Before launching into this discussion, there is a very specific explanation that needs to be addressed. Under the umbrella of Islamophobia, there are two major ideas.
Blanket Islamophobia is the concept that all Muslims are fully capable and moreover willing to take on extremist ideas and commit acts of terror as a result of their faith.
This group is perhaps best exemplified by the bigoted, former governor, and candidate for the 2016 presidential race, Mike Huckabee, who said on Fox News back in the summer of 2013 that “the Muslims will go to the mosque, and they will have their day of prayer, and they come out of there like uncorked animals — throwing rocks and burning cars.”
Alternatively, there is “Jihadophobia,” which is a specific fear of terror groups that manipulate the wording of the Quran to instill their destructive agendas.
Hillary Clinton best exemplifies this group of thought, as she has taken to labelling the Islamic State of Iraq and Syria, or Daesh, as “radical jihadists” rather than radical Muslims.
It is important to understand that the first group of thought is wrong in every facet and reduces a very diverse and complex group of faithful individuals to the actions of less than one percent of the whole.
Some would rather use the broadest of brushes to allow for a scapegoat to press anger and grief upon rather than dealing with the root of the problem.
On the other hand, the second group allows for massive and effective action in order to destroy the radical jihadi groups.
Fear is one of the strongest motivators, and this fear of radical groups is no different. Using “jihadophobia,” the Western world can unite with France and increase attacks upon Daesh.
To that end, in a rare display of cooperation, the United States and Russia both understand that the looming animosity of the Daesh group must be handled quickly.
As the Obama administration began increasing bombing on the group’s location, the President made a statement that the Paris attacks were “an attack against the world itself.”
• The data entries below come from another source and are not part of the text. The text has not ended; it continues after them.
<file path="src/rtl/branch_hazard_pkg.sv">
// Shared types and constants for the ID-stage branch hazard controller.
// The optional stall counter is compiled in with BRANCH_STALL_CNT_EN.
package branch_hazard_pkg;

    localparam int REG_AW_DEF = 5;
    // Slots store the destination zero-extended to a fixed width so the struct
    // stays usable for any REG_AW up to this bound.
    localparam int REG_AW_MAX = 8;

    localparam logic [1:0] FWD_RF = 2'b00;
    localparam logic [1:0] FWD_EX = 2'b10;
    localparam logic [1:0] FWD_WB = 2'b01;

    typedef struct packed {
        logic                  valid;
        logic                  reg_write;
        logic                  mem_read;
        logic [REG_AW_MAX-1:0] write_reg;
    } slot_t;

endpackage

</file>
<file path="src/rtl/branch_hazard_match.sv">
// Per-operand hazard decision: picks the forward source for one branch
// operand, or flags that it cannot be supplied yet.
module branch_hazard_match
    import branch_hazard_pkg::*;
#(
    parameter int REG_AW = REG_AW_DEF
) (
    input  logic [REG_AW-1:0] src,
    input  logic              use_src,
    input  slot_t             slot_ex,
    input  slot_t             slot_mem,
    input  slot_t             slot_wb,
    output logic [1:0]        fwd,
    output logic              stall
);

    logic [REG_AW_MAX-1:0] src_ext;
    logic                  src_live;
    logic                  hit_ex;
    logic                  hit_mem;
    logic                  hit_wb;
    logic                  unused_mem_read;

    assign src_ext  = REG_AW_MAX'(src);
    // $0 is hardwired, so it never depends on an in-flight write.
    assign src_live = use_src && (src != '0);

    assign hit_ex  = src_live && slot_ex.valid  && slot_ex.reg_write  && (slot_ex.write_reg  == src_ext);
    assign hit_mem = src_live && slot_mem.valid && slot_mem.reg_write && (slot_mem.write_reg == src_ext);
    assign hit_wb  = src_live && slot_wb.valid  && slot_wb.reg_write  && (slot_wb.write_reg  == src_ext);

    assign unused_mem_read = slot_mem.mem_read ^ slot_wb.mem_read;

    // Youngest producer wins; MEM has no forwarding path, so it always waits.
    always_comb begin
        fwd   = FWD_RF;
        stall = 1'b0;
        if (hit_ex) begin
            if (slot_ex.mem_read) begin
                stall = 1'b1;
            end else begin
                fwd = FWD_EX;
            end
        end else if (hit_mem) begin
            stall = 1'b1;
        end else if (hit_wb) begin
            fwd = FWD_WB;
        end
    end

endmodule

</file>
<file path="src/rtl/branch_hazard_unit.sv">
// Branch-operand forwarding, stall and IF-flush control for the ID-stage
// comparator. Define BRANCH_STALL_CNT_EN to build the saturating stall counter.
module branch_hazard_unit
    import branch_hazard_pkg::*;
#(
    parameter int REG_AW = REG_AW_DEF,
    parameter int CNT_W  = 32
) (
    input  logic              clk,
    input  logic              rst,
    input  logic              Branch_ID,
    input  logic              UseRs_ID,
    input  logic              UseRt_ID,
    input  logic [REG_AW-1:0] Rs_ID,
    input  logic [REG_AW-1:0] Rt_ID,
    input  logic              RegWrite_ID,
    input  logic              MemRead_ID,
    input  logic [REG_AW-1:0] WriteReg_ID,
    input  logic              BranchTaken_ID,
    output logic [1:0]        ForwardA1,
    output logic [1:0]        ForwardB1,
    output logic              Stall,
    output logic              BubbleEX,
    output logic              FlushIF,
    output logic [CNT_W-1:0]  StallCycles
);

    slot_t      slot_ex;
    slot_t      slot_mem;
    slot_t      slot_wb;
    logic [1:0] fwd_a;
    logic [1:0] fwd_b;
    logic       stall_a;
    logic       stall_b;
    logic       stall;

    branch_hazard_match #(.REG_AW(REG_AW)) u_match_a (
        .src      (Rs_ID),
        .use_src  (UseRs_ID),
        .slot_ex  (slot_ex),
        .slot_mem (slot_mem),
        .slot_wb  (slot_wb),
        .fwd      (fwd_a),
        .stall    (stall_a)
    );

    branch_hazard_match #(.REG_AW(REG_AW)) u_match_b (
        .src      (Rt_ID),
        .use_src  (UseRt_ID),
        .slot_ex  (slot_ex),
        .slot_mem (slot_mem),
        .slot_wb  (slot_wb),
        .fwd      (fwd_b),
        .stall    (stall_b)
    );

    assign stall     = Branch_ID & (stall_a | stall_b);
    assign Stall     = stall;
    assign BubbleEX  = stall;
    assign ForwardA1 = stall ? FWD_RF : fwd_a;
    assign ForwardB1 = stall ? FWD_RF : fwd_b;
    assign FlushIF   = Branch_ID & BranchTaken_ID & ~stall;

    // A stalled branch stays in ID, so EX receives a bubble in its place.
    always_ff @(posedge clk) begin
        if (rst) begin
            slot_ex  <= '0;
            slot_mem <= '0;
            slot_wb  <= '0;
        end else begin
            slot_wb  <= slot_mem;
            slot_mem <= slot_ex;
            if (stall) begin
                slot_ex <= '0;
            end else begin
                slot_ex.valid     <= 1'b1;
                slot_ex.reg_write <= RegWrite_ID;
                slot_ex.mem_read  <= MemRead_ID;
                slot_ex.write_reg <= REG_AW_MAX'(WriteReg_ID);
            end
        end
    end

`ifdef BRANCH_STALL_CNT_EN
    logic [CNT_W-1:0] stall_cnt;

    always_ff @(posedge clk) begin
        if (rst) begin
            stall_cnt <= '0;
        end else if (stall && (stall_cnt != {CNT_W{1'b1}})) begin
            stall_cnt <= stall_cnt + CNT_W'(1);
        end
    end

    assign StallCycles = stall_cnt;
`else
    assign StallCycles = '0;
`endif

endmodule

</file>
### src/rtl/elc_pkg.sv
`default_nettype none
// ============================================================================
// Module      : elc_pkg
// Description : Shared state type and default constants for the multi-code
//               electronic lock.
// Revision    : 1.0
// ============================================================================
package elc_pkg;

    localparam int          ELC_DIGIT_W     = 3;
    localparam int          ELC_CODE_LEN    = 4;
    localparam logic [11:0] ELC_CODE        = 12'o2413;
    localparam int          ELC_LVALUE      = 5;
    localparam int          ELC_SVALUE      = 10;
    localparam int          ELC_MAX_TRIES   = 3;
    localparam int          ELC_LOCK_CYCLES = 20;

    typedef enum logic [2:0] {
        ST_IDLE    = 3'd0,
        ST_ENTRY   = 3'd1,
        ST_CHECK   = 3'd2,
        ST_OPEN    = 3'd3,
        ST_ERROR   = 3'd4,
        ST_LOCKOUT = 3'd5
    } elc_state_t;

    function automatic int elc_max3(input int a, input int b, input int c);
        int m;
        m = (a > b) ? a : b;
        return (m > c) ? m : c;
    endfunction

endpackage
`default_nettype wire

### src/rtl/elc_multi_code_if.sv
`default_nettype none
// ============================================================================
// Module      : elc_multi_code_if
// Description : Keypad/card/door signal bundle for the multi-code lock.
// Revision    : 1.0
// ============================================================================
interface elc_multi_code_if
    import elc_pkg::*;
#(
    parameter int DIGIT_W = ELC_DIGIT_W
);
    logic [DIGIT_W-1:0] in;
    logic               card_is_in;
    logic               enter;
    logic               unlock;
    logic               error;
    logic               card_is_needed;
    logic               locked_out;

    // master drives the keypad/card side, slave is the lock controller
    modport master (
        output in, card_is_in, enter,
        input  unlock, error, card_is_needed, locked_out
    );

    modport slave (
        input  in, card_is_in, enter,
        output unlock, error, card_is_needed, locked_out
    );
endinterface
`default_nettype wire

### src/rtl/elc_timer.sv
`default_nettype none
// ============================================================================
// Module      : elc_timer
// Description : Loadable down-counter; expired is high on the last counted cycle.
// Revision    : 1.0
// ============================================================================
module elc_timer #(
    parameter int W = 5
) (
    input  logic         clk,
    input  logic         reset,
    input  logic         load_i,
    input  logic [W-1:0] load_val_i,
    output logic         expired_o
);

    logic [W-1:0] count_q;
    logic [W-1:0] count_d;

    // a loaded value of N gives N cycles, the N-th one flagged as expired
    always_comb begin
        count_d = count_q;
        if (load_i) begin
            count_d = load_val_i;
        end else if (count_q != '0) begin
            count_d = count_q - W'(1);
        end
    end

    always_ff @(posedge clk) begin
        if (reset) begin
            count_q <= '0;
        end else begin
            count_q <= count_d;
        end
    end

    assign expired_o = (count_q == '0) || (count_q == W'(1));

endmodule
`default_nettype wire

### src/rtl/elc_multi_code.sv
`default_nettype none
// ============================================================================
// Module      : elc_multi_code
// Description : Card-gated multi-digit code lock with timeout and error hold.
//               Define ELC_LOCKOUT_EN to add failure counting and lockout.
// Revision    : 1.0
// ============================================================================
module elc_multi_code
    import elc_pkg::*;
#(
    parameter int                            DIGIT_W     = ELC_DIGIT_W,
    parameter int                            CODE_LEN    = ELC_CODE_LEN,
    parameter logic [CODE_LEN*DIGIT_W-1:0]   CODE        = ELC_CODE,
    parameter int                            LVALUE      = ELC_LVALUE,
    parameter int                            SVALUE      = ELC_SVALUE,
    parameter int                            MAX_TRIES   = ELC_MAX_TRIES,
    parameter int                            LOCK_CYCLES = ELC_LOCK_CYCLES
) (
    input  logic             clk,
    input  logic             reset,
    elc_multi_code_if.slave  bus
);

    localparam int IDX_W = (CODE_LEN > 1) ? $clog2(CODE_LEN) : 1;
    localparam int TMR_W = $clog2(elc_max3(LVALUE, SVALUE, LOCK_CYCLES) + 1);

    if ((CODE_LEN < 1) || (CODE_LEN > 16) || (MAX_TRIES < 1)) begin : g_bad_cfg
        $error("elc_multi_code: unsupported CODE_LEN or MAX_TRIES");
    end

    elc_state_t                   state_q;
    elc_state_t                   state_d;
    logic [IDX_W-1:0]             idx_q;
    logic [IDX_W-1:0]             idx_d;
    logic [CODE_LEN*DIGIT_W-1:0]  digits_q;
    logic [CODE_LEN*DIGIT_W-1:0]  digits_d;
    logic                         tmr_load;
    logic [TMR_W-1:0]             tmr_val;
    logic                         tmr_expired;

`ifdef ELC_LOCKOUT_EN
    localparam int FAIL_W = $clog2(MAX_TRIES + 1);
    logic [FAIL_W-1:0] fail_q;
    logic [FAIL_W-1:0] fail_d;
    logic [FAIL_W-1:0] fail_sat;

    assign fail_sat = (fail_q == FAIL_W'(MAX_TRIES)) ? fail_q : fail_q + FAIL_W'(1);
`endif

    elc_timer #(
        .W (TMR_W)
    ) u_timer (
        .clk        (clk),
        .reset      (reset),
        .load_i     (tmr_load),
        .load_val_i (tmr_val),
        .expired_o  (tmr_expired)
    );

    always_comb begin
        state_d  = state_q;
        idx_d    = idx_q;
        digits_d = digits_q;
        tmr_load = 1'b0;
        tmr_val  = '0;
`ifdef ELC_LOCKOUT_EN
        fail_d   = fail_q;
`endif
        case (state_q)
            ST_IDLE: begin
                if (bus.card_is_in) begin
                    state_d  = ST_ENTRY;
                    idx_d    = '0;
                    digits_d = '0;
                    tmr_load = 1'b1;
                    tmr_val  = TMR_W'(SVALUE);
                end
            end
            ST_ENTRY: begin
                // card removal outranks a keypress; a keypress outranks the timeout
                if (!bus.card_is_in) begin
                    state_d = ST_IDLE;
                    idx_d   = '0;
                end else if (bus.enter) begin
                    for (int k = 0; k < CODE_LEN; k++) begin
                        if (idx_q == IDX_W'(k)) begin
                            digits_d[(CODE_LEN-1-k)*DIGIT_W +: DIGIT_W] = bus.in;
                        end
                    end
                    tmr_load = 1'b1;
                    tmr_val  = TMR_W'(SVALUE);
                    if (idx_q == IDX_W'(CODE_LEN - 1)) begin
                        state_d = ST_CHECK;
                        idx_d   = '0;
                    end else begin
                        idx_d = idx_q + IDX_W'(1);
                    end
                end else if (tmr_expired) begin
                    state_d  = ST_ERROR;
                    tmr_load = 1'b1;
                    tmr_val  = TMR_W'(SVALUE);
`ifdef ELC_LOCKOUT_EN
                    fail_d   = fail_sat;
`endif
                end
            end
            ST_CHECK: begin
                tmr_load = 1'b1;
                if (digits_q == CODE) begin
                    state_d = ST_OPEN;
                    tmr_val = TMR_W'(LVALUE);
`ifdef ELC_LOCKOUT_EN
                    fail_d  = '0;
`endif
                end else begin
                    state_d = ST_ERROR;
                    tmr_val = TMR_W'(SVALUE);
`ifdef ELC_LOCKOUT_EN
                    fail_d  = fail_sat;
`endif
                end
            end
            ST_OPEN: begin
                if (tmr_expired) begin
                    state_d = ST_IDLE;
                end
            end
            ST_ERROR: begin
                if (tmr_expired) begin
`ifdef ELC_LOCKOUT_EN
                    if (fail_q == FAIL_W'(MAX_TRIES)) begin
                        state_d  = ST_LOCKOUT;
                        tmr_load = 1'b1;
                        tmr_val  = TMR_W'(LOCK_CYCLES);
                    end else begin
                        state_d = ST_IDLE;
                    end
`else
                    state_d = ST_IDLE;
`endif
                end
            end
            ST_LOCKOUT: begin
`ifdef ELC_LOCKOUT_EN
                if (tmr_expired) begin
                    state_d = ST_IDLE;
                    fail_d  = '0;
                end
`else
                state_d = ST_IDLE;
`endif
            end
            default: begin
                state_d = ST_IDLE;
            end
        endcase
    end

    always_ff @(posedge clk) begin
        if (reset) begin
            state_q  <= ST_IDLE;
            idx_q    <= '0;
            digits_q <= '0;
        end else begin
            state_q  <= state_d;
            idx_q    <= idx_d;
            digits_q <= digits_d;
        end
    end

`ifdef ELC_LOCKOUT_EN
    always_ff @(posedge clk) begin
        if (reset) begin
            fail_q <= '0;
        end else begin
            fail_q <= fail_d;
        end
    end

    assign bus.locked_out = (state_q == ST_LOCKOUT);
    assign bus.error      = (state_q == ST_ERROR) || (state_q == ST_LOCKOUT);
`else
    assign bus.locked_out = 1'b0;
    assign bus.error      = (state_q == ST_ERROR);
`endif

    assign bus.card_is_needed = (state_q == ST_IDLE);
    assign bus.unlock         = (state_q == ST_OPEN);

endmodule
`default_nettype wire

### src/flat_wrapper.sv
// flat-port wrapper written by rule: the top's interface ports become plain ports
module elc_multi_code_flat import elc_pkg::*;
#(
    parameter int                            DIGIT_W     = ELC_DIGIT_W,
    parameter int                            CODE_LEN    = ELC_CODE_LEN,
    parameter logic [CODE_LEN*DIGIT_W-1:0]   CODE        = ELC_CODE,
    parameter int                            LVALUE      = ELC_LVALUE,
    parameter int                            SVALUE      = ELC_SVALUE,
    parameter int                            MAX_TRIES   = ELC_MAX_TRIES,
    parameter int                            LOCK_CYCLES = ELC_LOCK_CYCLES
)
  (clk, reset, bus_in, bus_card_is_in, bus_enter, bus_unlock, bus_error, bus_card_is_needed, bus_locked_out);
  elc_multi_code_if #(.DIGIT_W(DIGIT_W)) bus_i ();
  input  logic clk;
  input  logic reset;
  input wire logic [$bits(bus_i.in)-1:0] bus_in;
  input wire logic [$bits(bus_i.card_is_in)-1:0] bus_card_is_in;
  input wire logic [$bits(bus_i.enter)-1:0] bus_enter;
  output wire logic [$bits(bus_i.unlock)-1:0] bus_unlock;
  output wire logic [$bits(bus_i.error)-1:0] bus_error;
  output wire logic [$bits(bus_i.card_is_needed)-1:0] bus_card_is_needed;
  output wire logic [$bits(bus_i.locked_out)-1:0] bus_locked_out;
  assign bus_i.in = bus_in;
  assign bus_i.card_is_in = bus_card_is_in;
  assign bus_i.enter = bus_enter;
  assign bus_unlock = bus_i.unlock;
  assign bus_error = bus_i.error;
  assign bus_card_is_needed = bus_i.card_is_needed;
  assign bus_locked_out = bus_i.locked_out;
  elc_multi_code #(.DIGIT_W(DIGIT_W), .CODE_LEN(CODE_LEN), .CODE(CODE), .LVALUE(LVALUE), .SVALUE(SVALUE), .MAX_TRIES(MAX_TRIES), .LOCK_CYCLES(LOCK_CYCLES)) u_core (.clk(clk), .reset(reset), .bus(bus_i));
endmodule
Moreover, President Putin went on to comment that “it is God’s job to forgive the terrorists. It is my job to send them to him,” only a few hours before Russian planes dropped white phosphorous on Daesh holdings. France and the United Kingdom have also stepped up bombings on cities known to harbor members of the rag-tag force.
Even Anonymous, a video posting website, is doing their due diligence to take on Daesh leadership, vowing in a chilling video following Nov. 13, “we’re tracking down members of the terrorist group responsible for these attacks. We will not forgive, we will not forget, and we will do all that is necessary to end their actions.”
As always, when tragedy strikes in the West, it comes together in solidarity to be able to better ensure that such horrors have far less a chance of transpiring again in the future.
Fear of repetitive terror tragedies such as 9/11, Boston, Paris, Metrojet 9268, and Mumbai, draws together countries like the U.S. and Russia, that rarely get along otherwise, in order to tackle the common enemy. Once the threat is gone, they can go back to hating each other.
“Jihadophobia” is becoming the newest means of drawing the West together to tackle the common enemy. In the 1930s and 1940s, the West came together to tackle Fascism. From then to the 1990s, NATO came together to aid in the U.S. containment strategy.
The war of the day is not against another state, but rather against the most powerful non-state actor ever seen in modern history, capable of bringing down the most infallible cultures on the face of Earth today.
In the modern Great War, the War on Terror, no tool is too harsh, as the enemy is willing to use everything they can, legal or otherwise, to inflict their misguided hatred upon the Western world.
It is for that reason and that reason alone, that “Jihadiphobia” (not blanket Islamophobia) is less about unwarranted prejudice, but rather an effective means of channeling the collective power of multinational coalitions to drop the hammer of justice upon the heads of radical extremists.